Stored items
★ ★ ★ ★

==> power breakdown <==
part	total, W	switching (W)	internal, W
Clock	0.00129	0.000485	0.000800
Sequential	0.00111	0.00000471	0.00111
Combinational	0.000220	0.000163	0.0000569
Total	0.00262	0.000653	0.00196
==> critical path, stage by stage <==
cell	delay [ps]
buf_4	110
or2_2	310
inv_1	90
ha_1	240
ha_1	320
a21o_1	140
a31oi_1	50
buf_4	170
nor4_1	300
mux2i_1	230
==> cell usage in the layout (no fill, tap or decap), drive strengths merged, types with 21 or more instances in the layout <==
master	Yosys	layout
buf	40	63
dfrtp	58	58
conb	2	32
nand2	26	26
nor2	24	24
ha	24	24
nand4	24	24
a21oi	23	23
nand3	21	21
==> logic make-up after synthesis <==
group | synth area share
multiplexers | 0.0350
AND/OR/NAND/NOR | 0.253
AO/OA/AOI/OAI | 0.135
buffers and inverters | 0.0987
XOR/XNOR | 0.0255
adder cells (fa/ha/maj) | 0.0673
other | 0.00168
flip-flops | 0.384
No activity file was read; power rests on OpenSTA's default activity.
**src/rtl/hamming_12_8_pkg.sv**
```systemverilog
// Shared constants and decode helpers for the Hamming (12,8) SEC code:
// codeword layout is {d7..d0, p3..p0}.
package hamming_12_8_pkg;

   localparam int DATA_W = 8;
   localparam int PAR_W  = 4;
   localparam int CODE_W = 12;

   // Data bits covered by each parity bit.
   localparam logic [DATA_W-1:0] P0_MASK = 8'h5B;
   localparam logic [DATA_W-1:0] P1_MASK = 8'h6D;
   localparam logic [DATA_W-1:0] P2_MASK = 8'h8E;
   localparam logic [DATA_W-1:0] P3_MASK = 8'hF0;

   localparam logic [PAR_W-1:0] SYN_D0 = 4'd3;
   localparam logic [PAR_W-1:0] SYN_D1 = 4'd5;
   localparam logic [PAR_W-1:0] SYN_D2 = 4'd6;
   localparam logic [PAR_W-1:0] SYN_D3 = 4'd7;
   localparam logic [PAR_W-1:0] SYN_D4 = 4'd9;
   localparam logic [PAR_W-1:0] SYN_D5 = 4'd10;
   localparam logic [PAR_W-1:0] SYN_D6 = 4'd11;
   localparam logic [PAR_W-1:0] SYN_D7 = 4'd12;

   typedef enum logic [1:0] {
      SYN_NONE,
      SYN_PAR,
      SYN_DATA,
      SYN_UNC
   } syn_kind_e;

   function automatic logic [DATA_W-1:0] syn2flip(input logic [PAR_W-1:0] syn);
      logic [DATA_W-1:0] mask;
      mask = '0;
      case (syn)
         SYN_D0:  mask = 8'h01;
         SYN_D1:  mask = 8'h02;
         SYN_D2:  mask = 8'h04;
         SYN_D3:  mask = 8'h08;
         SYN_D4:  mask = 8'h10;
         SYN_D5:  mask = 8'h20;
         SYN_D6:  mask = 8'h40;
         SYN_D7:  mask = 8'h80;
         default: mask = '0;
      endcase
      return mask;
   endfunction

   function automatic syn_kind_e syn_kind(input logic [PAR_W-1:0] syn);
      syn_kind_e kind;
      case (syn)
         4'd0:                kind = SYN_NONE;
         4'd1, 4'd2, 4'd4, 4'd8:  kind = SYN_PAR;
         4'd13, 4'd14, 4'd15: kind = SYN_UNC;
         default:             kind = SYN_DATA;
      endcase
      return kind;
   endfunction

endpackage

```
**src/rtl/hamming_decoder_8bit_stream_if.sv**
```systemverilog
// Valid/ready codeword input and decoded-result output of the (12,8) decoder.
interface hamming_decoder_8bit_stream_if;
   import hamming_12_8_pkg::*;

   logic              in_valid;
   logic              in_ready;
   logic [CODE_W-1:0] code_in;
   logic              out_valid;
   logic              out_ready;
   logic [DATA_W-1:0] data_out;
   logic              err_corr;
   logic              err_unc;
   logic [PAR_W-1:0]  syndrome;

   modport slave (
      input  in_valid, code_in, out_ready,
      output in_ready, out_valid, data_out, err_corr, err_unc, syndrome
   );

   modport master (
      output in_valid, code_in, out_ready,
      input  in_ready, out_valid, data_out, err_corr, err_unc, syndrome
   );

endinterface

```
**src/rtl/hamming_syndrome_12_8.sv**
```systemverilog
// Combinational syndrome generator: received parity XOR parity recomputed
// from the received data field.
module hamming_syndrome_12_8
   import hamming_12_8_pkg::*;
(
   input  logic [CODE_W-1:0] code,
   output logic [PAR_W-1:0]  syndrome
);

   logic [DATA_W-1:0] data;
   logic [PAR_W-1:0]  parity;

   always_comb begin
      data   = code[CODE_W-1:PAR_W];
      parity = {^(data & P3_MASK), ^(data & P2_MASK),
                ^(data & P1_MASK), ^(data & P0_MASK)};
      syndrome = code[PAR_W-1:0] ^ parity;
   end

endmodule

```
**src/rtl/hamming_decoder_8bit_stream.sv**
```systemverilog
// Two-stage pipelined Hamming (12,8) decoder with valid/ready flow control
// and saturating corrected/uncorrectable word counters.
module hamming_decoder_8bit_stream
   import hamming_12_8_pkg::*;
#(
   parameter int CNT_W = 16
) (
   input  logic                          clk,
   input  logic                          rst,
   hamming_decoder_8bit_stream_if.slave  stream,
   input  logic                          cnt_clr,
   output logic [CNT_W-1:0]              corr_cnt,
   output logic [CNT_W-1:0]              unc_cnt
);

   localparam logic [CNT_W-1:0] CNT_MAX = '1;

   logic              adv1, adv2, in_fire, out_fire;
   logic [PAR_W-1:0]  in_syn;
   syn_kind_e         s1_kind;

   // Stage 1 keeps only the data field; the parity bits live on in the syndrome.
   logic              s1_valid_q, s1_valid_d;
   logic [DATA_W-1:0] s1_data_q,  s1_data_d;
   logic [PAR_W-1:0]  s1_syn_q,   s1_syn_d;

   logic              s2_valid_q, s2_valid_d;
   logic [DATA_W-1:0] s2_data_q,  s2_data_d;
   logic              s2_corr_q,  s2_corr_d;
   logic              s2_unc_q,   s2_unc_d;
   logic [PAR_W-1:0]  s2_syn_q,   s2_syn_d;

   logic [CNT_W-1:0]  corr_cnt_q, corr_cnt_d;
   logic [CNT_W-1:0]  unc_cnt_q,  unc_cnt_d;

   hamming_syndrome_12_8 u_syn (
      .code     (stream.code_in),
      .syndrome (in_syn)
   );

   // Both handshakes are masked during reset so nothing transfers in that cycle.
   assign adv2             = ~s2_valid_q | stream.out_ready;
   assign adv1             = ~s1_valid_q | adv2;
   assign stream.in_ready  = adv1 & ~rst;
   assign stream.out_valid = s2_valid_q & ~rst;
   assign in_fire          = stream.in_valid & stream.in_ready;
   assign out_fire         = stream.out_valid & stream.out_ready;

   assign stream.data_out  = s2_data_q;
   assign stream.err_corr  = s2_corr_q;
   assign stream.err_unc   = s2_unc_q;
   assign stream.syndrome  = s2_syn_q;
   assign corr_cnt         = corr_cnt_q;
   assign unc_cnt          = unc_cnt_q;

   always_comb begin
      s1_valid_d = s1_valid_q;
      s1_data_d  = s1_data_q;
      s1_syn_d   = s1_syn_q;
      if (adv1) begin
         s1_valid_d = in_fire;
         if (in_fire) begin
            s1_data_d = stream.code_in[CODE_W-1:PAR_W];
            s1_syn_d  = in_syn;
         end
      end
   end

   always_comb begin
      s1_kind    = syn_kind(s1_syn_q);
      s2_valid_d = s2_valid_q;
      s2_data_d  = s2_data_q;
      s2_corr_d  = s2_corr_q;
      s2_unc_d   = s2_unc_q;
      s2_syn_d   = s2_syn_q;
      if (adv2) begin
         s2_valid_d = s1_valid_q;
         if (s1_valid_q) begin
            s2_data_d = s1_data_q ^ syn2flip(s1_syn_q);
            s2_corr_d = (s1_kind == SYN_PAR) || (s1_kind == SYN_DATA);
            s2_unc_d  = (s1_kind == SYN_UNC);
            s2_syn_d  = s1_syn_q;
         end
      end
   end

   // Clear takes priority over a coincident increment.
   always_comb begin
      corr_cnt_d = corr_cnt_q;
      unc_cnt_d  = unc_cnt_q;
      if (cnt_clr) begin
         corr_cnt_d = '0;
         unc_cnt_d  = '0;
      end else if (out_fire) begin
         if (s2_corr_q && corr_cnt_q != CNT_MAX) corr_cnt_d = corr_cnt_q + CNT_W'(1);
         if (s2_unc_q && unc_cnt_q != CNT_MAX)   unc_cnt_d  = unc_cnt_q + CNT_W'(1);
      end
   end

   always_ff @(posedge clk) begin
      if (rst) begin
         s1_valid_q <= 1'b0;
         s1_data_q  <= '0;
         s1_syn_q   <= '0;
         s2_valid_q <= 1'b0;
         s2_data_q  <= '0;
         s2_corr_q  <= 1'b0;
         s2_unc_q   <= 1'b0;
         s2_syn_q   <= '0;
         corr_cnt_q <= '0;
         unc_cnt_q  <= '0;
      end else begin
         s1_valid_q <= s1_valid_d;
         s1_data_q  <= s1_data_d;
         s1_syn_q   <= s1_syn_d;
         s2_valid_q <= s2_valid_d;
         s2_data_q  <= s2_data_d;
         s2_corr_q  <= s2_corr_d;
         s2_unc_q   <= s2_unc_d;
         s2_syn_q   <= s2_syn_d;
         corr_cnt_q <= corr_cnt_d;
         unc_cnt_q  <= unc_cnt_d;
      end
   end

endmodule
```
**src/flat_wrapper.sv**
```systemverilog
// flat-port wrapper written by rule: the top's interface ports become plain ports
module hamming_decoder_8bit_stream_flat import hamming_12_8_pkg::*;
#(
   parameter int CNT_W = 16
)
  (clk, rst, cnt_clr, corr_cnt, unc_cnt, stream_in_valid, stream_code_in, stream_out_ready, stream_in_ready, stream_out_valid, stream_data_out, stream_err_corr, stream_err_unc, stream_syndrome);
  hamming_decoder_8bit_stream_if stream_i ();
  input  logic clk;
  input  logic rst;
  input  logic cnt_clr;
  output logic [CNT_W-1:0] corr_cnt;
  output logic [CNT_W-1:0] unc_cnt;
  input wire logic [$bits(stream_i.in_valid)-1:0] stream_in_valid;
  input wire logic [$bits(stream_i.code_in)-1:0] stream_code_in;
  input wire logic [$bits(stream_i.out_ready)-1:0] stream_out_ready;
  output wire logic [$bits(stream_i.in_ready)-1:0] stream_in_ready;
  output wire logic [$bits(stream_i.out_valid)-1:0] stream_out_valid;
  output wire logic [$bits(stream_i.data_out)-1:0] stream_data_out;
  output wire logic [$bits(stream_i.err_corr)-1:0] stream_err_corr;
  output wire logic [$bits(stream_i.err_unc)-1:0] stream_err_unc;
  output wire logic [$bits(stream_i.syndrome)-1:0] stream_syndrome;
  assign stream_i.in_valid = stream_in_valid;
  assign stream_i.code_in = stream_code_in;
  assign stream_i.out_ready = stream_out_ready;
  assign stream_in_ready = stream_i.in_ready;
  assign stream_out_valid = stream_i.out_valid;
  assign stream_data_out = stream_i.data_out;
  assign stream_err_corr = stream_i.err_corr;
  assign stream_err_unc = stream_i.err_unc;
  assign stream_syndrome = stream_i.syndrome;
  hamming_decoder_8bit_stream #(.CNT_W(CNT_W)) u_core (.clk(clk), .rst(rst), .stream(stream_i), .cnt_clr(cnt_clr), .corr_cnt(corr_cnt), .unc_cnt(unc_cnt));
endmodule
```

★ ★ ★ ★

All lines in the entries above that hold the word "Combinational" need to be copied.

→ **Output**
Combinational	0.000220	0.000163	0.0000569
// Combinational syndrome generator: received parity XOR parity recomputed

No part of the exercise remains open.